Two images from Inauguration Day stay with me:
1. Kamala Harris and her husband Doug Emhoff, idle in the dark after a busy inauguration day. They listen. They look. They attend. They stand quiet, seeing the lined-with-lights reflecting pool and the Lincoln Memorial. They embody stillness in the midst of political and cultural change.
2. President Joe Biden and Dr. Jill Biden at night on a White House balcony at their new home, his arm around her shoulder, watching the fireworks after their long day. They speak only in whispers.
I think, “these people know how to land. They know how to center and recenter.”
As my Dad would say, they know how to feel their sand. Sand, as in an hourglass. The nervous system can key up and twitch, when our focus, our energy, sits in the top of the hourglass, in the head, brain spinning around. And then—if we choose—we let the swirl drop through the body, drip down the spine, past the heart, into the feet. The sense of sand passing through us eases mind, body and spirit as we touch down. In the biggest day of our lives, (as in stepping into the presidency and vice presidency, the oldest president, the first woman, black, Asian), in this time of history and herstory, we too can let the sand in our inner hourglass settle.
To see those four steady ones in such hush, I feel sand in my body, as if saying, “Ahhhh. Deep exhale. Rest before what comes next, ground before and as you lift. Feel that part of you, heavy and solid on the earth before and as you ascend, like that clown bop bag you punched in your youth. They’d pop up, burst upright and adjust in position.”

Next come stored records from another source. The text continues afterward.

--- src/plcl_pkg.sv ---
// Shared types and constants for the piecewise-linear curve lookup.
package plcl_pkg;
    localparam logic [1:0] OUT_INTERP   = 2'd0;
    localparam logic [1:0] OUT_FALLBACK = 2'd1;
    localparam logic [1:0] OUT_BELOW    = 2'd2;
    localparam logic [1:0] OUT_ABOVE    = 2'd3;
    localparam logic       ACT_LOAD     = 1'b0;
    localparam logic       ACT_SAMPLE   = 1'b1;
    localparam logic       REG_POINTS   = 1'b0;
    localparam logic       REG_FALLBACK = 1'b1;

    typedef struct packed {
        logic              action;
        logic [3:0]        point_index;
        logic signed [31:0] point_x;
        logic signed [31:0] point_y;
        logic signed [31:0] query_x;
    } t_in;

    typedef struct packed {
        logic signed [31:0] value;
        logic [1:0]         outcome;
    } t_out;

    // Token passed down the cell chain during a search.
    typedef struct packed {
        logic               active;
        logic               found;
        logic signed [31:0] q;
        logic signed [31:0] ax;
        logic signed [31:0] ay;
        logic signed [31:0] bx;
        logic signed [31:0] by;
    } t_tok;
endpackage

--- src/plcl_interp.sv ---
// Sequential interpolator: restoring divide for t, then multiply and saturate.
module plcl_interp (
    input  logic               i_clk,
    input  logic               i_rst_n,
    input  logic               i_start,
    input  logic signed [31:0] i_ax,
    input  logic signed [31:0] i_ay,
    input  logic signed [31:0] i_bx,
    input  logic signed [31:0] i_by,
    input  logic signed [31:0] i_q,
    output logic               o_done,
    output logic signed [31:0] o_value
);
    import plcl_pkg::*;

    localparam logic [1:0] ST_IDLE = 2'd0;
    localparam logic [1:0] ST_DIV  = 2'd1;
    localparam logic [1:0] ST_MUL  = 2'd2;
    localparam logic [1:0] ST_OUT  = 2'd3;

    logic [1:0]         r_st;
    logic [5:0]         r_cnt;
    logic [32:0]        r_span;
    logic [33:0]        r_rem;
    logic [48:0]        r_num;
    logic [16:0]        r_t;
    logic signed [32:0] r_dy;
    logic signed [31:0] r_ay;
    logic signed [50:0] r_prod;
    logic signed [31:0] r_val;

    logic signed [32:0] span_w;
    logic signed [32:0] off_w;
    logic [32:0]        off_c;
    logic [33:0]        rem_sh;
    logic signed [34:0] res_w;

    assign span_w = 33'(i_bx) - 33'(i_ax);
    assign off_w  = 33'(i_q) - 33'(i_ax);

    // Clamp offset into [0, span]
    always_comb begin
        if (off_w < 0)                    off_c = 33'd0;
        else if (off_w > span_w)          off_c = 33'(span_w);
        else                              off_c = 33'(off_w);
    end

    assign rem_sh = {r_rem[32:0], r_num[48]};
    // ay + floor(prod / 65536), arithmetic shift floors toward minus infinity
    assign res_w  = 35'(r_ay) + 35'(r_prod >>> 16);

    always_ff @(posedge i_clk) begin
        if (!i_rst_n) begin
            r_st <= ST_IDLE;
        end else begin
            unique case (r_st)
                ST_IDLE: if (i_start) r_st <= (span_w > 0) ? ST_DIV : ST_MUL;
                ST_DIV:  if (r_cnt == 6'd48) r_st <= ST_MUL;
                ST_MUL:  r_st <= ST_OUT;
                ST_OUT:  r_st <= ST_IDLE;
                default: r_st <= ST_IDLE;
            endcase
        end
    end

    // Datapath
    always_ff @(posedge i_clk) begin
        unique case (r_st)
            ST_IDLE: begin
                r_span <= 33'(span_w);
                r_num  <= {off_c[32:0], 16'd0};
                r_rem  <= 34'd0;
                r_cnt  <= 6'd0;
                r_t    <= 17'd0;
                r_dy   <= 33'(i_by) - 33'(i_ay);
                r_ay   <= i_ay;
            end
            ST_DIV: begin
                r_num <= {r_num[47:0], 1'b0};
                r_cnt <= r_cnt + 6'd1;
                if (rem_sh >= {1'b0, r_span}) begin
                    r_rem <= rem_sh - {1'b0, r_span};
                    r_t   <= {r_t[15:0], 1'b1};
                end else begin
                    r_rem <= rem_sh;
                    r_t   <= {r_t[15:0], 1'b0};
                end
            end
            ST_MUL: r_prod <= 51'(r_dy) * $signed({1'b0, r_t});
            ST_OUT: begin
                if (res_w > 35'sd2147483647)       r_val <= 32'sh7fffffff;
                else if (res_w < -35'sd2147483648) r_val <= 32'sh80000000;
                else                               r_val <= res_w[31:0];
            end
            default: ;
        endcase
    end

    assign o_done  = (r_st == ST_IDLE);
    assign o_value = r_val;
endmodule

--- config.mk ---
export PLATFORM = sky130hd
export DESIGN_NAME = plcl_interp
export DESIGN_NICKNAME = d
export VERILOG_FILES = /design/src/plcl_pkg.sv /design/src/plcl_interp.sv
export SDC_FILE = /design/constraint.sdc
export NUM_CORES = 2
export LEC_CHECK = 0
export ABC_AREA = 1
export BUFFER_PORTS_ARGS = -buffer_cell sky130_fd_sc_hd__clkbuf_2
export CAP_MARGIN = 20
export CELL_PAD_IN_SITES_DETAIL_PLACEMENT = 2
export CELL_PAD_IN_SITES_GLOBAL_PLACEMENT = 2
export CORE_MARGIN = 3
export CORE_UTILIZATION = 30
export CTS_BUF_LIST = sky130_fd_sc_hd__clkbuf_2 sky130_fd_sc_hd__clkbuf_4 sky130_fd_sc_hd__clkbuf_8
export CTS_CLUSTER_DIAMETER = 200
export DETAILED_ROUTE_END_ITERATION = 8
export PLACE_DENSITY_LB_ADDON = 0.12
export RECOVER_POWER = 50
export SLEW_MARGIN = 25
export SYNTH_ARGS = -nofsm -noshare
export SYNTH_HDL_FRONTEND = slang
export SYNTH_SLANG_ARGS = --single-unit
--- constraint.sdc ---
create_clock -name i_clk -period 7.5 [get_ports i_clk]
set_clock_uncertainty 0.05 [all_clocks]
set_input_delay 1.125 -clock i_clk [delete_from_list [all_inputs] [get_ports i_clk]]
set_output_delay 1.125 -clock i_clk [all_outputs]
set_load 0.1 [all_outputs]
==> flow_metrics.env <==
export IMPL_worstPathArrival_ps=7460
export IMPL_antenna_left=0
export IMPL_gp_congestion=0.869
export IMPL_cts_resized=0
export IMPL_path_class="flip-flop to flip-flop"
export IMPL_synth_cell_types=60
export IMPL_worstSkewPairLatency_ps=750
export IMPL_holdPathStages=2
export IMPL_port_buffers=195
export IMPL_place_area_mm2=0.0438
export IMPL_crit_path_end_kind="flip-flop"
export IMPL_clk_pin_slew_ps=60
export IMPL_reg2regPathDepth=21
export IMPL_synth_top_area_frac=0.266
export IMPL_fin_crit_sh=0.936
export IMPL_clock_sinks=256
export IMPL_layout_commonest_cell="inv_1"
export IMPL_numCtsBuffers=55
export IMPL_syn_avg_cell_area_um2=7.72
export IMPL_start_util=0.303
export IMPL_drtIter0Drc=1642
export IMPL_holdCritPathClass="flip-flop to flip-flop"
export IMPL_final_cell_mix="inv_1 (1384), nand2_1 (1316), fa_1 (539), ha_1 (319), a21oi_1 (294)"
export IMPL_grt_max_degree=70
export IMPL_fillCellCount=15700
export IMPL_max_clock_path_buffers=3
export IMPL_fin_crit_ps=7020
export IMPL_grt_remaining_overflow=0
export IMPL_slew_viol_final=283
export IMPL_fmax_mhz=142
export IMPL_grt_pass1_vias=38700
export IMPL_slew_headroom=-1.74
export IMPL_fp_dieW_um=374
export IMPL_ys_seq_area_frac=0.189
export IMPL_setup_viol=0
export IMPL_fin_area_mm2=0.0449
export IMPL_ys_flop_type="edfxtp_1"
export IMPL_routed_via_density=4.77
export IMPL_cts_max_level=2
export IMPL_violations="capacitance limit, slew limit"
export IMPL_status="complete, but fails checks"
export IMPL_io_pins=196
export IMPL_firstDrtPassIters=5
export IMPL_antenna_found_initial=17
export IMPL_track_usage=0.233
export IMPL_core_area_mm2=0.134
export IMPL_ys_top_cells_by_area="fa_1 (27%), edfxtp_1 (19%), inv_1 (13%)"
export IMPL_drc_errors=0
export IMPL_dieArea_mm2=0.140
export IMPL_finalNetCount=6456
export IMPL_cp_start_kind="flip-flop"
export IMPL_drive_gt1_frac=0.0694
export IMPL_async_reset_ff_frac=0
export IMPL_synth_edf_count=254
export IMPL_cts_root_buf="clkbuf_8"
export IMPL_post_cts_buffers=0
export IMPL_tns_ps=0
export IMPL_grt_pass1_wl_mm=246
export IMPL_syn_to_final_growth_pct=10.8
export IMPL_num_vias=34600
export IMPL_cap_violations=6
export IMPL_ys_ff_latch=256
export IMPL_die_y_um=374
export IMPL_grt_setup_unrepaired="no"
export IMPL_rows=134
export IMPL_postCtsHoldBufs=0
export IMPL_tritoncts="yes"
export IMPL_cp_max_fo=18
export IMPL_crit_required_ps=7940
export IMPL_syn_inst=5249
export IMPL_wl_per_cell_um=22.6
export IMPL_worst_pin_slew_ps=4110
export IMPL_synth_nets=6270
export IMPL_synth_area_mm2=0.0405
export IMPL_final_hold_violation_count=0
export IMPL_dp_hpwl_mm=140
export IMPL_synth_top_area_cell="fa_1"
export IMPL_routed_wl_mm=164
export IMPL_yosys_warnings=0
## cells by family (layout without fill, tap and decap cells)
| kind of cell | count (synthesis) | count (layout) | synth area share |
|---|---|---|---|
| adder cells (fa/ha/maj) | 858 | 858 | 0.365 |
| AND/OR/NAND/NOR | 1784 | 1784 | 0.175 |
| other | 0 | 5 | 0 |
| flip-flops | 256 | 256 | 0.189 |
| buffers and inverters | 1551 | 1781 | 0.146 |
| XOR/XNOR | 178 | 178 | 0.0391 |
| AO/OA/AOI/OAI | 622 | 622 | 0.0864 |
## stage by stage
step / hold WS (ps) / utilization / setup WS (ps) / instances
after floorplan: 422 / - / 1170 / 5249
after global placement: 450 / 0.328 / 517 / 7146
after detailed placement: 466 / 0.328 / 427 / 7146
after CTS: 457 / 0.336 / 423 / 7247
after global routing: 507 / 0.336 / 188 / 7251
final: 478 / 0.336 / 479 / 7252
## metal layers
layer  vias up  track usage  part of all wire
met1     17800        0.327              0.48
met3       129       0.0203             0.031
li1      16200            -                 -
met4         4       0.0383             0.014
met2       485        0.397              0.48
met5         -            0           0.00017
## worst paths after layout
path / slack (ps) / start / endpoint
max: 480 / r_t[5]$_SDFFCE_PN0P_ / r_prod[47]$_DFFE_PP_
min: 480 / r_num[34]$_DFFE_PP_ / r_num[35]$_DFFE_PP_
max reg2reg: 480 / r_t[5]$_SDFFCE_PN0P_ / r_prod[47]$_DFFE_PP_
min reg2reg: 480 / r_num[34]$_DFFE_PP_ / r_num[35]$_DFFE_PP_
## area by class of cell
type / count / area, µm² / area share
inverters: 1387 / 5210 / 0.116
multi-input cells: 3442 / 27000 / 0.600
clock inverters: 37 / 309 / 0.00688
diodes: 5 / 12.5 / 0.000279
repair buffers: 293 / 1710 / 0.0382
flip-flops and latches: 256 / 7670 / 0.171
well taps: 1768 / 2210 / 0.0493
clock buffers: 64 / 825 / 0.0184
## flip-flops by register name, indices dropped and copies added (netlist names)
signal and count:
r_span 33, r_t 17, r_num 33, r_rem 33
r_cnt 6, r_dy 33, r_st 2, o_value 32
r_prod 35, r_ay 32
## Yosys cell counts (9+ instances only)
master	instances
nor3_1	33
xnor2_1	70
o21bai_1	10
a31oi_1	27
inv_1	1384
xor2_1	106
a21o_1	18
nor4_1	11
a21oi_1	294
nand4_1	35
edfxtp_1	254
a211oi_1	10
ha_1	319
o211ai_1	9
buf_6	10
o21ai_1	12
nor2_1	269
nand2_1	1317
nand3_1	83
o21ai_0	175
clkbuf_1	146
nand2_2	11
o21a_1	23
fa_1	539
## worst max-delay path, stage by stage (launching register included)
cell and delay [ps]:
edfxtp_1 930, buf_4 340, nand2_1 90, fa_1 530, fa_1 550, fa_1 530, inv_1 60, fa_1 530
fa_1 520, inv_1 50, fa_1 540, inv_1 60, ha_1 440, nand2_1 150, nor2_1 220, inv_1 110
nor2_1 160, nand2_1 60, o21ai_0 500, nand2_1 210, nand3_1 120, nand2_1 60
Power is left out: the tool's default activity adds up to more than one toggle a clock period on the data nets, which glitch-free logic cannot reach.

These four people have sand, like an hourglass, like a bop bag. We too need sand so we don’t lose our knack for bouncing back. We need sand as our base, to hold us, to serve as ballast even as the body moves, even as we get punched around.
Sand. That part of us that can root us, can bring us up after we’re down . A moment of “Here I am.” We let our sand trickle from our hot heads, releasing the shoulders from the ears, slowing hurried heartbeats, calming churning stomachs. Then we get up and face even those who have punched us. But first slowing down helps us manage overwhelm, helps us come back to here and now. Sand provides a pause, a return to the body, a way to stop before we say what we might later regret, a way to feel, a moment to refocus, to come into balance and stability.

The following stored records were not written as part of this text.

## src/plcl_pkg.sv

```systemverilog
// Shared types and constants for the piecewise-linear curve lookup.
package plcl_pkg;
    localparam logic [1:0] OUT_INTERP   = 2'd0;
    localparam logic [1:0] OUT_FALLBACK = 2'd1;
    localparam logic [1:0] OUT_BELOW    = 2'd2;
    localparam logic [1:0] OUT_ABOVE    = 2'd3;
    localparam logic       ACT_LOAD     = 1'b0;
    localparam logic       ACT_SAMPLE   = 1'b1;
    localparam logic       REG_POINTS   = 1'b0;
    localparam logic       REG_FALLBACK = 1'b1;

    typedef struct packed {
        logic              action;
        logic [3:0]        point_index;
        logic signed [31:0] point_x;
        logic signed [31:0] point_y;
        logic signed [31:0] query_x;
    } t_in;

    typedef struct packed {
        logic signed [31:0] value;
        logic [1:0]         outcome;
    } t_out;

    // Token passed down the cell chain during a search.
    typedef struct packed {
        logic               active;
        logic               found;
        logic signed [31:0] q;
        logic signed [31:0] ax;
        logic signed [31:0] ay;
        logic signed [31:0] bx;
        logic signed [31:0] by;
    } t_tok;
endpackage

```

## src/plcl_cell.sv

```systemverilog
// One breakpoint cell: stores (x, y) and checks the passing search token.
module plcl_cell (
    input  logic               i_clk,
    input  logic               i_we,
    input  logic signed [31:0] i_x,
    input  logic signed [31:0] i_y,
    input  logic               i_en,
    input  logic               i_first,
    input  plcl_pkg::t_tok     i_tok,
    output plcl_pkg::t_tok     o_tok
);
    import plcl_pkg::*;

    logic signed [31:0] r_x;
    logic signed [31:0] r_y;
    t_tok               r_tok;
    t_tok               n_tok;

    // Breakpoint storage
    always_ff @(posedge i_clk) begin
        if (i_we) begin
            r_x <= i_x;
            r_y <= i_y;
        end
    end

    // Match when the query lies at or below this point; previous point kept in token
    always_comb begin
        n_tok = i_tok;
        if (i_tok.active && !i_tok.found && i_en && !i_first && (i_tok.q <= r_x)) begin
            n_tok.found = 1'b1;
            n_tok.bx    = r_x;
            n_tok.by    = r_y;
        end
        if (!n_tok.found) begin
            n_tok.ax = r_x;
            n_tok.ay = r_y;
        end
    end

    always_ff @(posedge i_clk) begin
        r_tok <= n_tok;
    end

    assign o_tok = r_tok;
endmodule

```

When I now see those photos of Doug Emhoff, Kamala Harris, President Joe Biden and Dr. Jill Biden, their faces still in the evening after the day’s smiles, tears and fist pumps, I feel my hourglass sand descend to the soles of my feet. I feel, “Shhhh. Be present for this moment.” And then, like the President and Vice President after so many falls, I feel my inner bop bag right itself. That’s one way we rise up.
Inauguration moments pass. Peak moments pass. Moments of despair pass. Moments pass quickly. But our inner sand, a miraculous, almost medicinal substance, lives in us. We can choose to feel it travel through us and gather at our base. We can support ourselves with it, establish ourselves in it. Then we, too, can take our bops, hits and hurts, get back up and join the world again.

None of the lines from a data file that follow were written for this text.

### config.mk
export PLATFORM = sky130hd
export DESIGN_NAME = kmc_seq
export DESIGN_NICKNAME = d
export VERILOG_FILES = /design/src/rtl/kmc_pkg.sv /design/src/rtl/kmc_seq.sv
export SDC_FILE = /design/constraint.sdc
export NUM_CORES = 1
export LEC_CHECK = 0
export CELL_PAD_IN_SITES_DETAIL_PLACEMENT = 0
export CELL_PAD_IN_SITES_GLOBAL_PLACEMENT = 1
export CORE_UTILIZATION = 43
export CTS_CLUSTER_SIZE = 25
export DETAILED_ROUTE_END_ITERATION = 8
export DONT_BUFFER_PORTS = 1
export GPL_ROUTABILITY_DRIVEN = 1
export PLACE_DENSITY_LB_ADDON = 0.1
export SYNTH_ARGS = -nofsm -noshare
export SYNTH_HDL_FRONTEND = slang
export SYNTH_SLANG_ARGS = --single-unit
### constraint.sdc
create_clock -name clk -period 2.11 [get_ports clk]
set_input_delay 0.422 -clock clk [delete_from_list [all_inputs] [get_ports clk]]
set_output_delay 0.422 -clock clk [all_outputs]
set_load 0.01 [all_outputs]
## config.mk

```make
export PLATFORM = sky130hd
export DESIGN_NAME = kmc_mod
export DESIGN_NICKNAME = d
export VERILOG_FILES = /design/src/rtl/kmc_pkg.sv /design/src/rtl/kmc_mod.sv
export SDC_FILE = /design/constraint.sdc
export NUM_CORES = 1
export LEC_CHECK = 0
export BUFFER_PORTS_ARGS = -buffer_cell sky130_fd_sc_hd__buf_2
export CAP_MARGIN = 5
export CORE_ASPECT_RATIO = 0.8
export CORE_MARGIN = 2
export CORE_UTILIZATION = 50
export DETAILED_ROUTE_END_ITERATION = 12
export GPL_TIMING_DRIVEN = 1
export PLACE_DENSITY = 0.9
export SYNTH_ARGS = -nofsm -noshare
export SYNTH_HDL_FRONTEND = slang
export SYNTH_SLANG_ARGS = --single-unit
export TNS_END_PERCENT = 1
```

## constraint.sdc

```tcl
create_clock -name clk -period 0.8 [get_ports clk]
set_input_delay 0.04 -clock clk [delete_from_list [all_inputs] [get_ports clk]]
set_output_delay 0.04 -clock clk [all_outputs]
set_load 0.05 [all_outputs]
```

This really resonates as I try to figure out how to navigate a very delicate relationship with my daughter-in-law. I thank you for your wise words as well when we spoke a couple weeks ago (“just continue to reach out in your kind and thoughtful ways and she may come around and realize who you are.”) really enjoy your posts…and look forward to the day when we can get together.
Sand. Fine analogy. And such lovely images from Inauguration Day. Thanks, Sue.